Série harmônica (música)

Som
Onda
Amplitude
Fase
Frente de onda
Frequência fundamental
Harmônica
Frequência
Hertz
Altura tonal
Oitava
Velocidade do som
Efeito Doppler

Em física, série harmônica é o conjunto de ondas composto da frequência fundamental e de todos os múltiplos inteiros desta frequência. De forma geral, uma série harmônica é resultado da vibração de algum tipo de oscilador harmônico. Entre estes estão inclusos os pêndulos, corpos rotativos (tais como motores e geradores elétricos) e a maior parte dos corpos produtores de som dos instrumentos musicais. As principais aplicações práticas do estudo das séries harmônicas estão na música e na análise de espectros eletromagnéticos, tais como ondas de rádio e sistemas de corrente alternada. Em matemática, o termo série harmônica refere-se a uma série infinita. Também podem ser utilizadas outras ferramentas de análise matemática para estudar este fenômeno, tais como as transformadas de Fourier e as séries de Fourier.

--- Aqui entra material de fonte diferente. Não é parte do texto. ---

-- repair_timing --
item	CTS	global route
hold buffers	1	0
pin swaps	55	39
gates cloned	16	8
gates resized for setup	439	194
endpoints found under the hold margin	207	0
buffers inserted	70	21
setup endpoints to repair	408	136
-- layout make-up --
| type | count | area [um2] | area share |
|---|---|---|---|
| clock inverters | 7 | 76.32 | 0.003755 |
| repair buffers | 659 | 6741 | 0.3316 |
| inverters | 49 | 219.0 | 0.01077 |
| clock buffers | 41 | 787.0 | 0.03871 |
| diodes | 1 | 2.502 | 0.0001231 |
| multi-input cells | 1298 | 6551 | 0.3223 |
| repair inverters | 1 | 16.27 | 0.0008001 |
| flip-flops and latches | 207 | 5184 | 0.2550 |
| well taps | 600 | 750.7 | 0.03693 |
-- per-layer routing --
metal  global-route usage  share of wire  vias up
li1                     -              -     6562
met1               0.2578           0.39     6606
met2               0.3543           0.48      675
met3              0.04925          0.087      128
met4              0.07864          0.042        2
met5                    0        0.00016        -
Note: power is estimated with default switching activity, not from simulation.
File: src/rtl/ic1337_bist.sv
// Stimulus/self-check controller for the ic1337 circuit: drives table vectors,
// samples Q0/Q1/Z after a settle delay and reports masked mismatches.
module ic1337_bist
  import ic1337_bist_pkg::*;
#(
  parameter int DEPTH  = 8,
  parameter int AW     = 3,
  parameter int SETTLE = 1
) (
  input  logic          clk,
  input  logic          rst_n,
  input  logic          wr_en,
  input  logic [AW-1:0] wr_addr,
  input  logic [8:0]    wr_data,
  input  logic [AW-1:0] num_vec,
  input  logic          start,
  output logic          drv_I0,
  output logic          drv_I1,
  output logic          drv_I2,
  input  logic          dut_Q0,
  input  logic          dut_Q1,
  input  logic          dut_Z,
  output logic          busy,
  output logic          done,
  output logic          pass,
  output logic [AW:0]   err_count,
  output logic [AW-1:0] first_err_idx
);

  state_t             state_reg, state_next;
  logic [AW-1:0]      idx_reg, last_reg, first_reg;
  logic [AW:0]        err_reg;
  logic [2:0]         cnt_reg, drv_reg, exp_reg, mask_reg;
  logic               wr_ok, start_ok, sample, final_sample, mismatch;
  logic [AW-1:0]      rd_addr;
  logic [ENTRY_W-1:0] rd_data, first_entry;

  assign wr_ok = wr_en && (state_reg != RUN);

  // While running, the read port looks one vector ahead so the next stimulus
  // is ready on the sample edge; otherwise it presents entry 0 for a start.
  assign rd_addr = (state_reg == RUN) ? idx_reg + AW'(1) : '0;

  // A write to entry 0 on the start edge must be seen by the run.
  assign first_entry = (wr_ok && (wr_addr == '0)) ? wr_data : rd_data;

  ic1337_vec_mem #(.DEPTH(DEPTH), .AW(AW)) u_mem (
    .clk   (clk),
    .we    (wr_ok),
    .waddr (wr_addr),
    .wdata (wr_data),
    .raddr (rd_addr),
    .rdata (rd_data)
  );

  assign mismatch = |(({dut_Q0, dut_Q1, dut_Z} ^ exp_reg) & mask_reg);

  always_comb begin
    state_next   = state_reg;
    start_ok     = 1'b0;
    sample       = 1'b0;
    final_sample = 1'b0;
    case (state_reg)
      IDLE, DONE: begin
        if (start) begin
          start_ok   = 1'b1;
          state_next = RUN;
        end
      end
      RUN: begin
        if (cnt_reg == 3'(SETTLE)) begin
          sample = 1'b1;
          if (idx_reg == last_reg) begin
            final_sample = 1'b1;
            state_next   = DONE;
          end
        end
      end
      default: state_next = IDLE;
    endcase
  end

  always_ff @(posedge clk) begin
    if (!rst_n) begin
      state_reg <= IDLE;
      idx_reg   <= '0;
      last_reg  <= '0;
      cnt_reg   <= '0;
      drv_reg   <= '0;
      exp_reg   <= '0;
      mask_reg  <= '0;
      err_reg   <= '0;
      first_reg <= '0;
    end else begin
      state_reg <= state_next;
      if (start_ok) begin
        err_reg   <= '0;
        first_reg <= '0;
        idx_reg   <= '0;
        last_reg  <= num_vec;
        cnt_reg   <= '0;
        drv_reg   <= first_entry[STIM_LSB +: 3];
        exp_reg   <= first_entry[EXP_LSB +: 3];
        mask_reg  <= first_entry[MASK_LSB +: 3];
      end else if (sample) begin
        if (mismatch) begin
          err_reg <= err_reg + (AW+1)'(1);
          if (err_reg == '0) begin
            first_reg <= idx_reg;
          end
        end
        if (!final_sample) begin
          idx_reg  <= idx_reg + AW'(1);
          cnt_reg  <= '0;
          drv_reg  <= rd_data[STIM_LSB +: 3];
          exp_reg  <= rd_data[EXP_LSB +: 3];
          mask_reg <= rd_data[MASK_LSB +: 3];
        end
      end else if (state_reg == RUN) begin
        cnt_reg <= cnt_reg + 3'd1;
      end
    end
  end

  assign drv_I0        = drv_reg[0];
  assign drv_I1        = drv_reg[1];
  assign drv_I2        = drv_reg[2];
  assign busy          = (state_reg == RUN);
  assign done          = (state_reg == DONE);
  assign pass          = (state_reg == DONE) && (err_reg == '0);
  assign err_count     = err_reg;
  assign first_err_idx = first_reg;

endmodule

História[editar | editar código-fonte]

Desde a antiguidade, muitas civilizações perceberam que um corpo em vibração produz sons em diferentes alturas, que corresponde a diversas frequências. Os gregos há muitos séculos já estudavam este fenômeno através de um instrumento experimental, o monocórdio. Os conhecimentos mais antigos na Grécia sobre o assunto estão associados ao filósofo e matemático grego Pitágoras. Ainda assim, não há nenhuma evidência de que Pitágoras tenha escrito algum livro[1]. Supõe-se que os chineses também realizassem explorações com harmônicos através de flautas e outros instrumentos.

Sobretom (em inglês, Overtone) Série harmônica (música)

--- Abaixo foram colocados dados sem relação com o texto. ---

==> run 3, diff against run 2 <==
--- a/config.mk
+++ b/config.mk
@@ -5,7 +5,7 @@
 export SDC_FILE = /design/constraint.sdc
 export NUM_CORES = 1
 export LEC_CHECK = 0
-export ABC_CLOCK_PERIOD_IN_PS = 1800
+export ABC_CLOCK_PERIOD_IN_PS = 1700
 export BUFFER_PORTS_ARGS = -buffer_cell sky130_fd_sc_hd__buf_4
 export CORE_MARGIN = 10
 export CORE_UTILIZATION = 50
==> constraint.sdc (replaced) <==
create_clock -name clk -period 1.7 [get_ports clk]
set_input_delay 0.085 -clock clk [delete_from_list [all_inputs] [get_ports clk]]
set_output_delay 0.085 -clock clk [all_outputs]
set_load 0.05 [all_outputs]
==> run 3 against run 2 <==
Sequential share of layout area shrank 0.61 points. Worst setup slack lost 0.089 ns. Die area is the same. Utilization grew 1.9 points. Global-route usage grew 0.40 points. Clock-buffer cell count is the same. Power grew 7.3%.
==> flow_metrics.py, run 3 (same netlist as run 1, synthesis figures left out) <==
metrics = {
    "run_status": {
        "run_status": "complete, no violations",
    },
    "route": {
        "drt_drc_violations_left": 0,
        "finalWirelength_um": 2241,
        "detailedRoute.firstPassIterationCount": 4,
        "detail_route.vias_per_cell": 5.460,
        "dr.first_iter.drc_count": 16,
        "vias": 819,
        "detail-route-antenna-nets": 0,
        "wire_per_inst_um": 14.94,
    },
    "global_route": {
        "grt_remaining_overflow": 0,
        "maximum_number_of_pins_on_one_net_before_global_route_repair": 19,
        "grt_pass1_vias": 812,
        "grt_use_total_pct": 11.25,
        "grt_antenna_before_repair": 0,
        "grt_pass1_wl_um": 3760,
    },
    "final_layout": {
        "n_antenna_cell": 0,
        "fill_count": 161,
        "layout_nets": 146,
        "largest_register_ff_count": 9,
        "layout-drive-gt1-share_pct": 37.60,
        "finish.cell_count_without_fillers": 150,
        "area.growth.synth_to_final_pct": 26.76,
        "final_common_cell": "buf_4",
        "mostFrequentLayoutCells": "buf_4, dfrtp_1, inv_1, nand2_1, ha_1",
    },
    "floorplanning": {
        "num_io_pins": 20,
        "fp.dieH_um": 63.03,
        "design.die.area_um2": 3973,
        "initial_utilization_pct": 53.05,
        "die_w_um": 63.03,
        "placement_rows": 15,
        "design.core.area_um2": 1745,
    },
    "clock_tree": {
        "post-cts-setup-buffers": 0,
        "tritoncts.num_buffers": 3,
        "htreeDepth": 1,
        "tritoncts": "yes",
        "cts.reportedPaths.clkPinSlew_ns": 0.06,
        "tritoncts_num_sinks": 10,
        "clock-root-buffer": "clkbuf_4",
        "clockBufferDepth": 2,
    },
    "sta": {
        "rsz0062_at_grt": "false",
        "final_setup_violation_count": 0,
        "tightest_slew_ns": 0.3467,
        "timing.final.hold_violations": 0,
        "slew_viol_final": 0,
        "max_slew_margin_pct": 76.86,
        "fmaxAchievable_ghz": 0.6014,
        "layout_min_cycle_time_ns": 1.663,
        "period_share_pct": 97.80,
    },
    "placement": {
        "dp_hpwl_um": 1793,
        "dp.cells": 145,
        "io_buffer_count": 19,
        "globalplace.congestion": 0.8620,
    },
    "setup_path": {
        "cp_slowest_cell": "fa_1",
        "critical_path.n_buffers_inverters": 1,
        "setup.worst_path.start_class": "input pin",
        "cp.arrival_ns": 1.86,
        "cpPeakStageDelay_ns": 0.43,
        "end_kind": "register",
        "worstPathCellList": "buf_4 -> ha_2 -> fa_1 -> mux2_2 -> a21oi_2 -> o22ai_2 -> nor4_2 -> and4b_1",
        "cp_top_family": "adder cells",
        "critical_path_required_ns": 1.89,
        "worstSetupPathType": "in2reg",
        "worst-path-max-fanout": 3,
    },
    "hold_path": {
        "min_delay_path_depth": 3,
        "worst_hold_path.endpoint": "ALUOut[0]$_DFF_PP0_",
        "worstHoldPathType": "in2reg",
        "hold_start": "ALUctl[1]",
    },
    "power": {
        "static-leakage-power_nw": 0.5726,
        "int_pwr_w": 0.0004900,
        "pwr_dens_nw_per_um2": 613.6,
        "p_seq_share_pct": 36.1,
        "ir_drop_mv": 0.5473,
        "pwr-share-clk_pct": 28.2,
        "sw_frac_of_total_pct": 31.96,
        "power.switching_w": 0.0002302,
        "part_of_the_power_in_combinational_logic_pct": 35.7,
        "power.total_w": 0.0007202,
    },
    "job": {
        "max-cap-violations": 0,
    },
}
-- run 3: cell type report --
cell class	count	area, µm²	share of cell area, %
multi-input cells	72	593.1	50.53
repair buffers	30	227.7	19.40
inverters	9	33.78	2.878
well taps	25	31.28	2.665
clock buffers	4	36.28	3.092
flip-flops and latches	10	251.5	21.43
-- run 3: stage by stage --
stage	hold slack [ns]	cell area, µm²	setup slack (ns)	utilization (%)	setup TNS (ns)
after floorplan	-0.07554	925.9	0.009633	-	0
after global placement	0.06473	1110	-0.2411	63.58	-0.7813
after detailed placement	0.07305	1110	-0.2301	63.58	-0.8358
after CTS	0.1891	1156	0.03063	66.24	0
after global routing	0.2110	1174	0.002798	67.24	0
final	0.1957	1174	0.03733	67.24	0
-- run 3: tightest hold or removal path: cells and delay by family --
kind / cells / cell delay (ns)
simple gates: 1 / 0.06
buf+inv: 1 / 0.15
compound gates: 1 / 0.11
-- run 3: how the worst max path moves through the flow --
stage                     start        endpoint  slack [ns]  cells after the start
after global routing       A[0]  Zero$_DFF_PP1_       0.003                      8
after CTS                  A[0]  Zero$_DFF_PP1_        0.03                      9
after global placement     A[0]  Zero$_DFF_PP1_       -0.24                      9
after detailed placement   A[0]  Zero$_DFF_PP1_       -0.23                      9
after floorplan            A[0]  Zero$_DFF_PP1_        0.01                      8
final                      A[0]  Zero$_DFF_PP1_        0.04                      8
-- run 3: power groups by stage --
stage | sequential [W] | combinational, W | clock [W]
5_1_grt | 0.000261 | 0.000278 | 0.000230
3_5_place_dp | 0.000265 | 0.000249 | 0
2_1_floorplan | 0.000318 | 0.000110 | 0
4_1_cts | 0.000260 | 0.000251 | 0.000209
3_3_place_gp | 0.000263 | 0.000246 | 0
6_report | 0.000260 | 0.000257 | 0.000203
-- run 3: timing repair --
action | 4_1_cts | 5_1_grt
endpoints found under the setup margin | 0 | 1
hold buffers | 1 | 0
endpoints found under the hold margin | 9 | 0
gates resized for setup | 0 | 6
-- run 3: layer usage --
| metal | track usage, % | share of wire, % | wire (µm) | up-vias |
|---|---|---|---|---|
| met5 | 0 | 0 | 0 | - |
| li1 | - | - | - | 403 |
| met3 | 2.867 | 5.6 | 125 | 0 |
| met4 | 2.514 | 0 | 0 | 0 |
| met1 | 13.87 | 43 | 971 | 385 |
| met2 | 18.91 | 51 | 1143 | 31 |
--- config.mk ---
export PLATFORM = sky130hd
export DESIGN_NAME = elevator_floor_tracker_flat
export DESIGN_NICKNAME = d
export VERILOG_FILES = /design/src/rtl/elevator_floor_tracker_if.sv /design/src/rtl/elevator_floor_tracker.sv /design/src/flat_wrapper.sv
export SDC_FILE = /design/constraint.sdc
export NUM_CORES = 1
export LEC_CHECK = 0
export ABC_AREA = 1
export BUFFER_PORTS_ARGS = -buffer_cell sky130_fd_sc_hd__buf_2
export CAP_MARGIN = 20
export CELL_PAD_IN_SITES_DETAIL_PLACEMENT = 0
export CELL_PAD_IN_SITES_GLOBAL_PLACEMENT = 1
export CORE_MARGIN = 2
export CORE_UTILIZATION = 49
export CTS_BUF_LIST = sky130_fd_sc_hd__clkbuf_8
export CTS_CLUSTER_SIZE = 25
export DETAILED_ROUTE_END_ITERATION = 8
export PLACE_DENSITY_LB_ADDON = 0.1
export SETUP_SLACK_MARGIN = 0.2
export SYNTH_ARGS = -nofsm -noshare
export SYNTH_HDL_FRONTEND = slang
export SYNTH_SLANG_ARGS = --single-unit
--- constraint.sdc ---
create_clock -name clk -period 4.24 [get_ports clk]
set_input_delay 0.848 -clock clk [delete_from_list [all_inputs] [get_ports clk]]
set_output_delay 0.848 -clock clk [all_outputs]
set_load 0.02 [all_outputs]
--- src/rtl/elevator_floor_tracker_if.sv ---
// elevator_floor_tracker_if
//   Groups the car-side signals of the floor tracker. The master modport is
//   the environment: tick generator, call buttons and safety inputs. The
//   slave modport is the tracker itself.
//   Signals:
//     move_clk              step stream from the tick generator
//     call[2:0]             floor-call pulses (bit0 = floor 1 .. bit2 = floor 3)
//     sos_mode              emergency: flush and block calls
//     weight_limit_exceeded overload: holds the door open
//     led1/led2/led3        car stopped exactly at floor 1/2/3
//     move_handler          1 = car in motion, the generator counts
//     door_open             door dwell active
//     dir_up                current or last travel direction
//     floor[1:0]            last floor reached, 0..2
//     pending[2:0]          latched outstanding calls
//     floor_seg[6:0]        seven-segment floor display (ELEVATOR_SEG_EN only)
`timescale 1ns/1ps
interface elevator_floor_tracker_if;
  logic       move_clk;
  logic [2:0] call;
  logic       sos_mode;
  logic       weight_limit_exceeded;
  logic       led1;
  logic       led2;
  logic       led3;
  logic       move_handler;
  logic       door_open;
  logic       dir_up;
  logic [1:0] floor;
  logic [2:0] pending;
`ifdef ELEVATOR_SEG_EN
  logic [6:0] floor_seg;
`endif

  modport master (
    output move_clk, call, sos_mode, weight_limit_exceeded,
    input  led1, led2, led3, move_handler, door_open, dir_up, floor, pending
`ifdef ELEVATOR_SEG_EN
    , input floor_seg
`endif
  );

  modport slave (
    input  move_clk, call, sos_mode, weight_limit_exceeded,
    output led1, led2, led3, move_handler, door_open, dir_up, floor, pending
`ifdef ELEVATOR_SEG_EN
    , output floor_seg
`endif
  );
endinterface

--- src/rtl/elevator_floor_tracker.sv ---
// elevator_floor_tracker
//   Tracks a 3-floor car from the move-tick stream, serves latched floor
//   calls, runs the door dwell and tells the tick generator whether to count.
//   Ports:
//     clk             system clock
//     button_reset_n  asynchronous active-low reset
//     bus             elevator_floor_tracker_if.slave (see the interface file)
//   Parameters:
//     TICKS_PER_FLOOR move_clk rising edges per inter-floor segment (2..255)
//     DOOR_TIME       door dwell length in clk cycles (1..65535)
//   Optional feature:
//     ELEVATOR_SEG_EN adds the registered active-low seven-segment output
//                     floor_seg (g..a) showing floor+1, or "-" between floors.
`timescale 1ns/1ps
module elevator_floor_tracker #(
  parameter int unsigned TICKS_PER_FLOOR = 4,
  parameter int unsigned DOOR_TIME       = 20
) (
  input  logic                     clk,
  input  logic                     button_reset_n,
  elevator_floor_tracker_if.slave  bus
);

  typedef enum logic [1:0] {IDLE, MOVE_UP, MOVE_DOWN, DOOR} state_t;

  localparam logic [7:0]  TPF = 8'(TICKS_PER_FLOOR);
  localparam logic [15:0] DT  = 16'(DOOR_TIME);

  // Calls strictly above / below a floor, and the floor's own bit.
  function automatic logic [2:0] above_mask(input logic [1:0] f);
    case (f)
      2'd0:    above_mask = 3'b110;
      2'd1:    above_mask = 3'b100;
      default: above_mask = 3'b000;
    endcase
  endfunction

  function automatic logic [2:0] below_mask(input logic [1:0] f);
    case (f)
      2'd1:    below_mask = 3'b001;
      2'd2:    below_mask = 3'b011;
      default: below_mask = 3'b000;
    endcase
  endfunction

  function automatic logic [2:0] floor_bit(input logic [1:0] f);
    floor_bit = 3'(3'b001 << f);
  endfunction

  state_t      state_q, state_d;
  logic [1:0]  floor_q, floor_d;
  logic [7:0]  pos_q, pos_d;
  logic [15:0] timer_q, timer_d;
  logic [2:0]  pend_q, pend_d;
  logic [2:0]  led_q, led_d;
  logic        dir_q, dir_d;
  logic        mh_q, door_q;
  logic        prev_q;

  logic        step;
  logic [2:0]  call_eff;
  logic [2:0]  pend_live;
  logic [2:0]  pend_old;
  logic [2:0]  clr;
  logic [2:0]  ahead;

  // move_clk is already synchronous to clk, so a single delay register is
  // enough for edge detection.
  assign step = bus.move_clk & ~prev_q;

  // NOTE: every signal assigned here gets a default first so that no path
  // leaves it unassigned, which would otherwise infer a latch.
  always_comb begin
    state_d = state_q;
    floor_d = floor_q;
    pos_d   = pos_q;
    timer_d = timer_q;
    dir_d   = dir_q;
    clr     = 3'b000;
    ahead   = 3'b000;

    // Emergency mode blocks new calls and hides latched ones from every
    // decision; the latched set itself is flushed below.
    call_eff  = bus.sos_mode ? 3'b000 : bus.call;
    pend_old  = bus.sos_mode ? 3'b000 : pend_q;
    pend_live = pend_old | call_eff;

    unique case (state_q)
      IDLE: begin
        if ((pend_live & floor_bit(floor_q)) != 3'b000) begin
          // A call for the floor the car is parked at just opens the door.
          state_d = DOOR;
          timer_d = DT;
          clr     = floor_bit(floor_q);
        end else if ((pend_old & above_mask(floor_q)) != 3'b000 &&
                     (dir_q || (pend_old & below_mask(floor_q)) == 3'b000)) begin
          state_d = MOVE_UP;
          dir_d   = 1'b1;
        end else if ((pend_old & below_mask(floor_q)) != 3'b000) begin
          state_d = MOVE_DOWN;
          dir_d   = 1'b0;
        end
      end

      DOOR: begin
        if (call_eff[floor_q]) begin
          timer_d = DT;
          clr     = floor_bit(floor_q);
        end else if (bus.weight_limit_exceeded) begin
          timer_d = timer_q;
        end else if (timer_q <= 16'd1) begin
          state_d = IDLE;
          timer_d = 16'd0;
        end else begin
          timer_d = timer_q - 16'd1;
        end
      end

      MOVE_UP, MOVE_DOWN: begin
        if (step) begin
          if (pos_q + 8'd1 == TPF) begin
            pos_d = 8'd0;
            if (state_q == MOVE_UP) begin
              floor_d = (floor_q == 2'd2) ? floor_q : floor_q + 2'd1;
              ahead   = above_mask(floor_d);
            end else begin
              floor_d = (floor_q == 2'd0) ? floor_q : floor_q - 2'd1;
              ahead   = below_mask(floor_d);
            end
            // A call for the arrival floor on this very edge is folded into
            // pend_live, so it causes the stop and is cleared with it.
            if ((pend_live & floor_bit(floor_d)) != 3'b000 ||
                (pend_live & ahead) == 3'b000) begin
              state_d = DOOR;
              timer_d = DT;
              clr     = floor_bit(floor_d);
            end
          end else begin
            pos_d = pos_q + 8'd1;
          end
        end
      end

      default: state_d = IDLE;
    endcase

    pend_d = bus.sos_mode ? 3'b000 : (pend_live & ~clr);
    led_d  = (pos_d == 8'd0) ? floor_bit(floor_d) : 3'b000;
  end

  // NOTE: sequential state uses non-blocking assignments so every register
  // samples the pre-edge values regardless of statement order.
  always_ff @(posedge clk or negedge button_reset_n) begin
    if (!button_reset_n) begin
      state_q <= IDLE;
      floor_q <= 2'd0;
      pos_q   <= 8'd0;
      timer_q <= 16'd0;
      pend_q  <= 3'b000;
      led_q   <= 3'b001;
      dir_q   <= 1'b1;
      mh_q    <= 1'b0;
      door_q  <= 1'b0;
      prev_q  <= 1'b0;
    end else begin
      state_q <= state_d;
      floor_q <= floor_d;
      pos_q   <= pos_d;
      timer_q <= timer_d;
      pend_q  <= pend_d;
      led_q   <= led_d;
      dir_q   <= dir_d;
      mh_q    <= (state_d == MOVE_UP) || (state_d == MOVE_DOWN);
      door_q  <= (state_d == DOOR);
      prev_q  <= bus.move_clk;
    end
  end

  assign bus.led1         = led_q[0];
  assign bus.led2         = led_q[1];
  assign bus.led3         = led_q[2];
  assign bus.move_handler = mh_q;
  assign bus.door_open    = door_q;
  assign bus.dir_up       = dir_q;
  assign bus.floor        = floor_q;
  assign bus.pending      = pend_q;

`ifdef ELEVATOR_SEG_EN
  // Active-low segments ordered {g,f,e,d,c,b,a}.
  localparam logic [6:0] SEG_1    = 7'b1111001;
  localparam logic [6:0] SEG_2    = 7'b0100100;
  localparam logic [6:0] SEG_3    = 7'b0110000;
  localparam logic [6:0] SEG_DASH = 7'b0111111;

  logic [6:0] seg_q, seg_d;

  always_comb begin
    seg_d = SEG_DASH;
    if (pos_d == 8'd0) begin
      case (floor_d)
        2'd0:    seg_d = SEG_1;
        2'd1:    seg_d = SEG_2;
        default: seg_d = SEG_3;
      endcase
    end
  end

  always_ff @(posedge clk or negedge button_reset_n) begin
    if (!button_reset_n) seg_q <= SEG_1;
    else                 seg_q <= seg_d;
  end

  assign bus.floor_seg = seg_q;
`endif

endmodule

--- src/flat_wrapper.sv ---
// flat-port wrapper written by rule: the top's interface ports become plain ports
module elevator_floor_tracker_flat 
#(
  parameter int unsigned TICKS_PER_FLOOR = 4,
  parameter int unsigned DOOR_TIME       = 20
)
  (clk, button_reset_n, bus_move_clk, bus_call, bus_sos_mode, bus_weight_limit_exceeded, bus_led1, bus_led2, bus_led3, bus_move_handler, bus_door_open, bus_dir_up, bus_floor, bus_pending);
  elevator_floor_tracker_if bus_i ();
  input  logic clk;
  input  logic button_reset_n;
  input wire logic [$bits(bus_i.move_clk)-1:0] bus_move_clk;
  input wire logic [$bits(bus_i.call)-1:0] bus_call;
  input wire logic [$bits(bus_i.sos_mode)-1:0] bus_sos_mode;
  input wire logic [$bits(bus_i.weight_limit_exceeded)-1:0] bus_weight_limit_exceeded;
  output wire logic [$bits(bus_i.led1)-1:0] bus_led1;
  output wire logic [$bits(bus_i.led2)-1:0] bus_led2;
  output wire logic [$bits(bus_i.led3)-1:0] bus_led3;
  output wire logic [$bits(bus_i.move_handler)-1:0] bus_move_handler;
  output wire logic [$bits(bus_i.door_open)-1:0] bus_door_open;
  output wire logic [$bits(bus_i.dir_up)-1:0] bus_dir_up;
  output wire logic [$bits(bus_i.floor)-1:0] bus_floor;
  output wire logic [$bits(bus_i.pending)-1:0] bus_pending;
  assign bus_i.move_clk = bus_move_clk;
  assign bus_i.call = bus_call;
  assign bus_i.sos_mode = bus_sos_mode;
  assign bus_i.weight_limit_exceeded = bus_weight_limit_exceeded;
  assign bus_led1 = bus_i.led1;
  assign bus_led2 = bus_i.led2;
  assign bus_led3 = bus_i.led3;
  assign bus_move_handler = bus_i.move_handler;
  assign bus_door_open = bus_i.door_open;
  assign bus_dir_up = bus_i.dir_up;
  assign bus_floor = bus_i.floor;
  assign bus_pending = bus_i.pending;
  elevator_floor_tracker #(.TICKS_PER_FLOOR(TICKS_PER_FLOOR), .DOOR_TIME(DOOR_TIME)) u_core (.clk(clk), .button_reset_n(button_reset_n), .bus(bus_i));
endmodule
==> impl_metrics.ini <==
[outcome]
status = complete, no violations

[synthesis]
avgSynthCellArea_sq_um = 6.92
synthTopCellsByArea = dfrtp_1 33%, nand2_1 14%, inv_1 8.2%
synth_cell_types = 33
syn_nets = 413
yosysSeqAreaShare = 0.353
synth_cells = 390
syn_area_sq_um = 2700
yosysTopAreaCellShare = 0.334
ys_seq_elements = 38
yosysWarnings = 0
synth_largest_area_cell = dfrtp_1

[route]
dr.pass1.iters = 4
ant_nets = 0
wl_per_cell_um = 11.4
via_per_inst = 4.90
drc = 0
vias = 2365
first_iter_violations = 135
routed_wirelength_um = 5490

[sta]
period_share = 0.607
max_freq_mhz = 388
layout_min_cycle_time_ns = 2.57
setup_tns_ns = 0
setup_viol = 0
skew_ns = 0.00695
maxSlewHeadroom = 0.430
drv_slew = 0
hold_violations = 0
rsz0062_at_grt = false
tightest_slew_ns = 0.855

[global_route]
grt_usage = 0.196
grt_pass1_wl_um = 9700
grt-ovfl-total = 0
grt_max_degree = 39
antenna_found_initial = 0
grt_pass1_vias = 2218

[die]
start_util = 0.499
die_w_um = 78.2
rows = 27
fp.dieArea_sq_um = 6110
core_sq_um = 5410
die_height_um = 78.2
io_pins = 19

[cells_and_area]
drive_above_1_share = 0.109
n_antenna_cell = 0
final_util = 0.543
layout.nets = 433
areaGrowthSynthToFinish_pct = 8.86

[placed_design]
io_buffer_count = 18
dp_hpwl_um = 4140
gp_congestion = 0.817

[cts]
cts_buffers = 5
post_cts_buffers = 0
cts_max_path_buffers = 2
cts.sinks = 38
tritoncts = built
root_buffer = clkbuf_8
insertion_delay_ns = 0.29
cts_resized = 0
cts.htree.levels = 2
clk_pin_slew_worst_paths_ns = 0.08
cts-hold-fix-buffers = 0

[power_and_ir_drop]
power_leakage_uw = 0.00152
ir_drop_mv = 0.245
power.density_nw_per_um2 = 612

[flow_run]
drv_cap = 0

[setup_path]
worstPathRequired_ns = 4.42
path_class = flip-flop to flip-flop
end_kind = flip-flop
critPathArrivalTime_ns = 2.75
critPathLaunchType = flip-flop
crit_fanout = 17

[min_path]
hp-class = flip-flop to flip-flop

Pitágoras percebeu que ao colocar uma corda em vibração ela não vibra apenas em sua extensão total, mas forma também uma série de nós, que a dividem em seções menores, os ventres, que vibram em frequências mais altas que a fundamental. Se o monocórdio for longo o suficiente, estes nós e ventres poderão ser visíveis. Logo se percebeu que estes nós se formam em pontos que dividem a corda em duas partes iguais, três partes iguais e assim sucessivamente. A figura ao lado mostra os nós e ventres das quatro primeiras frequências de uma série. Para facilitar a compreensão eles são mostrados separadamente, mas em uma corda real, todos se sobrepõem, gerando um desenho complexo, semelhante à forma de onda do instrumento. Se colocarmos o dedo levemente sobre um dos nós, isso provoca a divisão da corda em seções menores e torna os ventres mais visíveis. Esta experiência pode ser feita com um violão, ao pousar um dedo levemente sobre o 12º traste e dedilhar a corda. Isso divide a corda em duas seções iguais e permite ver dois ventres distintos em vibração.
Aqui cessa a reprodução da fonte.